Fabio Mauri artist (Rome, 1926-2009) is one of the most important artists of the Italian post war avant-garde time. He travelled and lived between Milan and Bologna until 1957, and he then later moved to Rome to continue his exploration in the field of art.
In 1942, he started the magazine ‘Il Setaccio’ (The Sieve) with his friend Pier Paolo Pasolini. He taught Aesthetics of experimentation at the Academy of Fine Arts of L’Aquila for 20 years.
Fabio Mauri artist: a multiple autobiography
At the end of ’57 he made the first “Schermi” (screens), his version of the monochrome: the search for zeroing whose mental form will cross all of Mauri’s work: the screen is the new true “symbolic form” of the world. In 1964 he began to reflect on the specificity of European culture and identified it in ideology, rethinking and facing the pain previously removed from the trauma of the war. Here are born the performances of the ’70s Cosa è il fascismo, Ebrea, Gran Serata Futurista 1909 – 1939. Fiction is a further means of complicity with the spectators in order to recreate a network of sensations between action and audience: from the painting to action, the idea emerges from the confines of the canvas, through acts of a past not yet disposed of and forever intolerable. Mauri’s complex work becomes a multiple autobiography paying attention to the contemporary world: an analysis between individual destiny and history.
In 2009 he was made Grand Officer of the Order of Merit of the Italian Republic by Giorgio Napolitano, the President of the Italian Republic.
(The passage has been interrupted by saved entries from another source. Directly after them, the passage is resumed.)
### src/rtl/sgs_pkg.sv
`timescale 1ns / 1ps
// ----------------------------------------------------------------------------
// sgs_pkg
// Widths, constants and shared types of the steering guide search.
// ----------------------------------------------------------------------------
package sgs_pkg;

  localparam int PosW    = 12;
  localparam int SpeedW  = 15;
  localparam int DriveW  = 16;
  localparam int HitsW   = 4;
  localparam int MarginW = 8;
  localparam int GainW   = 8;

  localparam int SEARCH_TICKS = 500;
  localparam int CENTER_TICKS = 300;
  localparam int DEADBAND     = 3;
  localparam int HITS_NEEDED  = 2;

  localparam int SearchTickW = $clog2(SEARCH_TICKS + 1);
  localparam int CenterTickW = $clog2(CENTER_TICKS + 1);

  localparam int CfgIdxW  = 3;
  localparam int CfgDataW = 15;

  typedef struct packed {
    logic [PosW-1:0]    left_limit;
    logic [PosW-1:0]    right_limit;
    logic [PosW-1:0]    center_position;
    logic [MarginW-1:0] limit_margin;
    logic [SpeedW-1:0]  max_steer_speed;
    logic [SpeedW-1:0]  max_motor_speed;
    logic [GainW-1:0]   center_gain;
  } cfg_t;

  typedef struct packed {
    logic              start_req;
    logic              search_right_first;
    logic [SpeedW-1:0] sweep_speed;
    logic [PosW-1:0]   position_sample;
    logic [HitsW-1:0]  guide_hits;
    logic              abort_req;
  } item_t;

  typedef struct packed {
    logic signed [DriveW-1:0] drive_speed;
    logic                     busy_res;
    logic                     finished;
    logic                     guide_found;
  } result_t;

endpackage

### src/rtl/sgs_cfg_regs.sv
`timescale 1ns / 1ps
// ----------------------------------------------------------------------------
// sgs_cfg_regs
// Configuration register file, written through a plain write port.
// ----------------------------------------------------------------------------
module sgs_cfg_regs (
  input  logic                          clk_i,
  input  logic                          rst_ni,
  input  logic                          cfg_we_i,
  input  logic [sgs_pkg::CfgIdxW-1:0]   cfg_idx_i,
  input  logic [sgs_pkg::CfgDataW-1:0]  cfg_wdata_i,
  output sgs_pkg::cfg_t                 cfg_o
);

  localparam logic [sgs_pkg::CfgIdxW-1:0] RegLeftLimit  = 3'd0;
  localparam logic [sgs_pkg::CfgIdxW-1:0] RegRightLimit = 3'd1;
  localparam logic [sgs_pkg::CfgIdxW-1:0] RegCenterPos  = 3'd2;
  localparam logic [sgs_pkg::CfgIdxW-1:0] RegMargin     = 3'd3;
  localparam logic [sgs_pkg::CfgIdxW-1:0] RegMaxSteer   = 3'd4;
  localparam logic [sgs_pkg::CfgIdxW-1:0] RegMaxMotor   = 3'd5;
  localparam logic [sgs_pkg::CfgIdxW-1:0] RegGain       = 3'd6;

  sgs_pkg::cfg_t cfg_q, cfg_d;

  always_comb begin
    cfg_d = cfg_q;
    if (cfg_we_i) begin
      unique case (cfg_idx_i)
        RegLeftLimit:  cfg_d.left_limit      = cfg_wdata_i[sgs_pkg::PosW-1:0];
        RegRightLimit: cfg_d.right_limit     = cfg_wdata_i[sgs_pkg::PosW-1:0];
        RegCenterPos:  cfg_d.center_position = cfg_wdata_i[sgs_pkg::PosW-1:0];
        RegMargin:     cfg_d.limit_margin    = cfg_wdata_i[sgs_pkg::MarginW-1:0];
        RegMaxSteer:   cfg_d.max_steer_speed = cfg_wdata_i[sgs_pkg::SpeedW-1:0];
        RegMaxMotor:   cfg_d.max_motor_speed = cfg_wdata_i[sgs_pkg::SpeedW-1:0];
        RegGain:       cfg_d.center_gain     = cfg_wdata_i[sgs_pkg::GainW-1:0];
        default:       cfg_d = cfg_q;
      endcase
    end
  end

  always_ff @(posedge clk_i or negedge rst_ni) begin
    if (!rst_ni) begin
      cfg_q.left_limit      <= 12'd1000;
      cfg_q.right_limit     <= 12'd3000;
      cfg_q.center_position <= 12'd2048;
      cfg_q.limit_margin    <= 8'd30;
      cfg_q.max_steer_speed <= 15'd1000;
      cfg_q.max_motor_speed <= 15'd2999;
      cfg_q.center_gain     <= 8'd10;
    end else begin
      cfg_q <= cfg_d;
    end
  end

  assign cfg_o = cfg_q;

endmodule

### src/rtl/sgs_core.sv
`timescale 1ns / 1ps
// ----------------------------------------------------------------------------
// sgs_core
// Search state and the per-tick step: sweep, limit tracking, centering.
// ----------------------------------------------------------------------------
module sgs_core (
  input  logic             clk_i,
  input  logic             rst_ni,
  input  logic             step_en_i,
  input  sgs_pkg::cfg_t    cfg_i,
  input  sgs_pkg::item_t   item_i,
  output sgs_pkg::result_t res_o
);

  localparam logic [1:0] PhIdle   = 2'd0;
  localparam logic [1:0] PhSweep  = 2'd1;
  localparam logic [1:0] PhCenter = 2'd2;

  localparam int ProdW = sgs_pkg::PosW + sgs_pkg::GainW;
  localparam int CmpW  = sgs_pkg::PosW + 2;
  localparam int ErrW  = sgs_pkg::PosW + 1;

  logic [1:0]                        phase_q, phase_d;
  logic                              right_first_q, right_first_d;
  logic                              left_reached_q, left_reached_d;
  logic                              right_reached_q, right_reached_d;
  logic [sgs_pkg::SearchTickW-1:0]   sticks_q, sticks_d;
  logic [sgs_pkg::CenterTickW-1:0]   cticks_q, cticks_d;
  logic [sgs_pkg::SpeedW-1:0]        held_q, held_d;

  // clamp to both speed limits
  function automatic logic [sgs_pkg::SpeedW-1:0] limit_speed(
    input logic [ProdW-1:0]          v,
    input logic [sgs_pkg::SpeedW-1:0] max_steer,
    input logic [sgs_pkg::SpeedW-1:0] max_motor
  );
    logic [ProdW-1:0] r;
    r = v;
    if (r > ProdW'(max_steer)) r = ProdW'(max_steer);
    if (r > ProdW'(max_motor)) r = ProdW'(max_motor);
    return r[sgs_pkg::SpeedW-1:0];
  endfunction

  logic                              hit;
  logic signed [CmpW-1:0]            pos_s, lt_s, rt_s;
  logic                              left_far, right_far;
  logic signed [ErrW-1:0]            err;
  logic [sgs_pkg::PosW-1:0]          mag;
  logic [ProdW-1:0]                  prod;
  logic [sgs_pkg::SpeedW-1:0]        held_eff;
  logic [sgs_pkg::SpeedW-1:0]        v_sweep, v_center;
  logic signed [sgs_pkg::DriveW-1:0] pos_sweep, pos_center;
  logic                              enter_center;
  logic [sgs_pkg::CenterTickW-1:0]   cticks_eff;
  logic [1:0]                        phase_eff;

  assign hit   = item_i.guide_hits >= sgs_pkg::HitsW'(sgs_pkg::HITS_NEEDED);
  assign pos_s = $signed(CmpW'(item_i.position_sample));
  assign lt_s  = $signed(CmpW'(cfg_i.left_limit)) + $signed(CmpW'(cfg_i.limit_margin));
  // signed on purpose: a margin beyond the limit goes negative
  assign rt_s  = $signed(CmpW'(cfg_i.right_limit)) - $signed(CmpW'(cfg_i.limit_margin));
  assign left_far  = pos_s > lt_s;
  assign right_far = pos_s < rt_s;

  assign err  = $signed(ErrW'(item_i.position_sample)) - $signed(ErrW'(cfg_i.center_position));
  assign mag  = err[ErrW-1] ? sgs_pkg::PosW'(-err) : sgs_pkg::PosW'(err);
  assign prod = ProdW'(mag) * ProdW'(cfg_i.center_gain);

  // speed of this tick: a start latches the new one
  assign held_eff   = item_i.start_req ? item_i.sweep_speed : held_q;
  assign v_sweep    = limit_speed(ProdW'(held_eff), cfg_i.max_steer_speed,
                                  cfg_i.max_motor_speed);
  assign v_center   = limit_speed(prod, cfg_i.max_steer_speed, cfg_i.max_motor_speed);
  assign pos_sweep  = $signed(sgs_pkg::DriveW'(v_sweep));
  assign pos_center = $signed(sgs_pkg::DriveW'(v_center));

  always_comb begin
    phase_d         = phase_q;
    right_first_d   = right_first_q;
    left_reached_d  = left_reached_q;
    right_reached_d = right_reached_q;
    sticks_d        = sticks_q;
    cticks_d        = cticks_q;
    held_d          = held_q;
    res_o           = '0;
    enter_center    = 1'b0;

    // a start restarts the search and is itself the first sweep tick
    if (item_i.start_req) begin
      right_first_d   = item_i.search_right_first;
      held_d          = item_i.sweep_speed;
      left_reached_d  = 1'b0;
      right_reached_d = 1'b0;
      sticks_d        = sgs_pkg::SearchTickW'(sgs_pkg::SEARCH_TICKS);
      phase_d         = PhSweep;
    end
    phase_eff = phase_d;

    if (phase_eff == PhSweep) begin
      if (hit) begin
        phase_d           = PhIdle;
        res_o.finished    = 1'b1;
        res_o.guide_found = 1'b1;
      end else if (sticks_d == '0 || item_i.abort_req) begin
        if (sticks_d != '0) sticks_d = sticks_d - 1'b1;
        phase_d        = PhIdle;
        res_o.finished = 1'b1;
      end else begin
        sticks_d       = sticks_d - 1'b1;
        res_o.busy_res = 1'b1;
        if (!right_first_d) begin
          if (!left_reached_d) begin
            if (left_far) res_o.drive_speed = -pos_sweep;
            else begin
              left_reached_d    = 1'b1;
              res_o.drive_speed = pos_sweep;
            end
          end else if (!right_reached_d) begin
            if (right_far) res_o.drive_speed = pos_sweep;
            else right_reached_d = 1'b1;
          end else begin
            enter_center = 1'b1;
          end
        end else begin
          if (!right_reached_d) begin
            if (right_far) res_o.drive_speed = pos_sweep;
            else begin
              right_reached_d   = 1'b1;
              res_o.drive_speed = -pos_sweep;
            end
          end else if (!left_reached_d) begin
            if (left_far) res_o.drive_speed = -pos_sweep;
            else left_reached_d = 1'b1;
          end else begin
            enter_center = 1'b1;
          end
        end
      end
    end

    cticks_eff = enter_center ? sgs_pkg::CenterTickW'(sgs_pkg::CENTER_TICKS) : cticks_q;

    if (phase_eff == PhCenter || enter_center) begin
      res_o = '0;
      if (mag <= sgs_pkg::PosW'(sgs_pkg::DEADBAND) || cticks_eff == '0) begin
        phase_d           = PhIdle;
        cticks_d          = cticks_eff;
        res_o.finished    = 1'b1;
        res_o.guide_found = hit;
      end else begin
        phase_d           = PhCenter;
        cticks_d          = cticks_eff - 1'b1;
        res_o.busy_res    = 1'b1;
        res_o.drive_speed = (err > 0) ? -pos_center : pos_center;
      end
    end
  end

  always_ff @(posedge clk_i or negedge rst_ni) begin
    if (!rst_ni) begin
      phase_q         <= PhIdle;
      right_first_q   <= 1'b0;
      left_reached_q  <= 1'b0;
      right_reached_q <= 1'b0;
      sticks_q        <= '0;
      cticks_q        <= '0;
      held_q          <= '0;
    end else if (step_en_i) begin
      phase_q         <= phase_d;
      right_first_q   <= right_first_d;
      left_reached_q  <= left_reached_d;
      right_reached_q <= right_reached_d;
      sticks_q        <= sticks_d;
      cticks_q        <= cticks_d;
      held_q          <= held_d;
    end
  end

endmodule

### src/rtl/steer_guide_sweep_search.sv
`timescale 1ns / 1ps
// ----------------------------------------------------------------------------
// steer_guide_sweep_search
// Steering-axle guide search, one control tick per input request.
// ----------------------------------------------------------------------------
// Each accepted request is one 10 ms control tick and yields exactly one
// result. A request lands in an input register, is evaluated by the single
// step of sgs_core (sweep, limit flags, centering with an 12x8 multiply and
// clamp); the result is captured in an output register as the tick advances,
// which waits while an untaken result is held. One request per cycle is
// sustained while results are taken. Configuration writes take effect at once
// and belong in idle periods.
module steer_guide_sweep_search (
  input  logic                               clk_i,
  input  logic                               rst_ni,
  input  logic                               cfg_we_i,
  input  logic [sgs_pkg::CfgIdxW-1:0]        cfg_idx_i,
  input  logic [sgs_pkg::CfgDataW-1:0]       cfg_wdata_i,
  input  logic                               in_valid_i,
  output logic                               in_ready_o,
  input  logic                               start_req_i,
  input  logic                               search_right_first_i,
  input  logic [sgs_pkg::SpeedW-1:0]         sweep_speed_i,
  input  logic [sgs_pkg::PosW-1:0]           position_sample_i,
  input  logic [sgs_pkg::HitsW-1:0]          guide_hits_i,
  input  logic                               abort_i,
  output logic                               out_valid_o,
  input  logic                               out_ready_i,
  output logic signed [sgs_pkg::DriveW-1:0]  drive_speed_o,
  output logic                               busy_res_o,
  output logic                               finished_o,
  output logic                               guide_found_o
);

  sgs_pkg::cfg_t    cfg;
  sgs_pkg::item_t   item_q;
  sgs_pkg::result_t step_res;
  sgs_pkg::result_t res_q;
  logic             s1_valid_q, s1_valid_d;
  logic             out_valid_q, out_valid_d;
  logic             advance, in_take;

  sgs_cfg_regs u_cfg (
    .clk_i       (clk_i),
    .rst_ni      (rst_ni),
    .cfg_we_i    (cfg_we_i),
    .cfg_idx_i   (cfg_idx_i),
    .cfg_wdata_i (cfg_wdata_i),
    .cfg_o       (cfg)
  );

  // tick moves from input register to output register
  assign advance    = s1_valid_q && (!out_valid_q || out_ready_i);
  assign in_ready_o = !s1_valid_q || advance;
  assign in_take    = in_valid_i && in_ready_o;

  sgs_core u_core (
    .clk_i     (clk_i),
    .rst_ni    (rst_ni),
    .step_en_i (advance),
    .cfg_i     (cfg),
    .item_i    (item_q),
    .res_o     (step_res)
  );

  always_comb begin
    s1_valid_d = s1_valid_q;
    if (in_take) s1_valid_d = 1'b1;
    else if (advance) s1_valid_d = 1'b0;

    out_valid_d = out_valid_q;
    if (advance) out_valid_d = 1'b1;
    else if (out_ready_i) out_valid_d = 1'b0;
  end

  always_ff @(posedge clk_i or negedge rst_ni) begin
    if (!rst_ni) begin
      s1_valid_q  <= 1'b0;
      out_valid_q <= 1'b0;
    end else begin
      s1_valid_q  <= s1_valid_d;
      out_valid_q <= out_valid_d;
    end
  end

  always_ff @(posedge clk_i) begin
    if (in_take) begin
      item_q.start_req          <= start_req_i;
      item_q.search_right_first <= search_right_first_i;
      item_q.sweep_speed        <= sweep_speed_i;
      item_q.position_sample    <= position_sample_i;
      item_q.guide_hits         <= guide_hits_i;
      item_q.abort_req          <= abort_i;
    end
    if (advance) res_q <= step_res;
  end

  assign out_valid_o   = out_valid_q;
  assign drive_speed_o = res_q.drive_speed;
  assign busy_res_o    = res_q.busy_res;
  assign finished_o    = res_q.finished;
  assign guide_found_o = res_q.guide_found;

endmodule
Most important exhibitions
His art is presented in Canada, USA, Austria, Spain, Holland, Germany, Poland, Switzerland, Yugoslavia and England. The artist attended to the Venice Biennale in 1954, 1974, 1978, 1993, 2003, 2013 and 2015. In 2012 he was present at dOCUMENTA (13) in Kassel and at the Palazzo Reale in Milan with the exhibition Fabio Mauri, The End.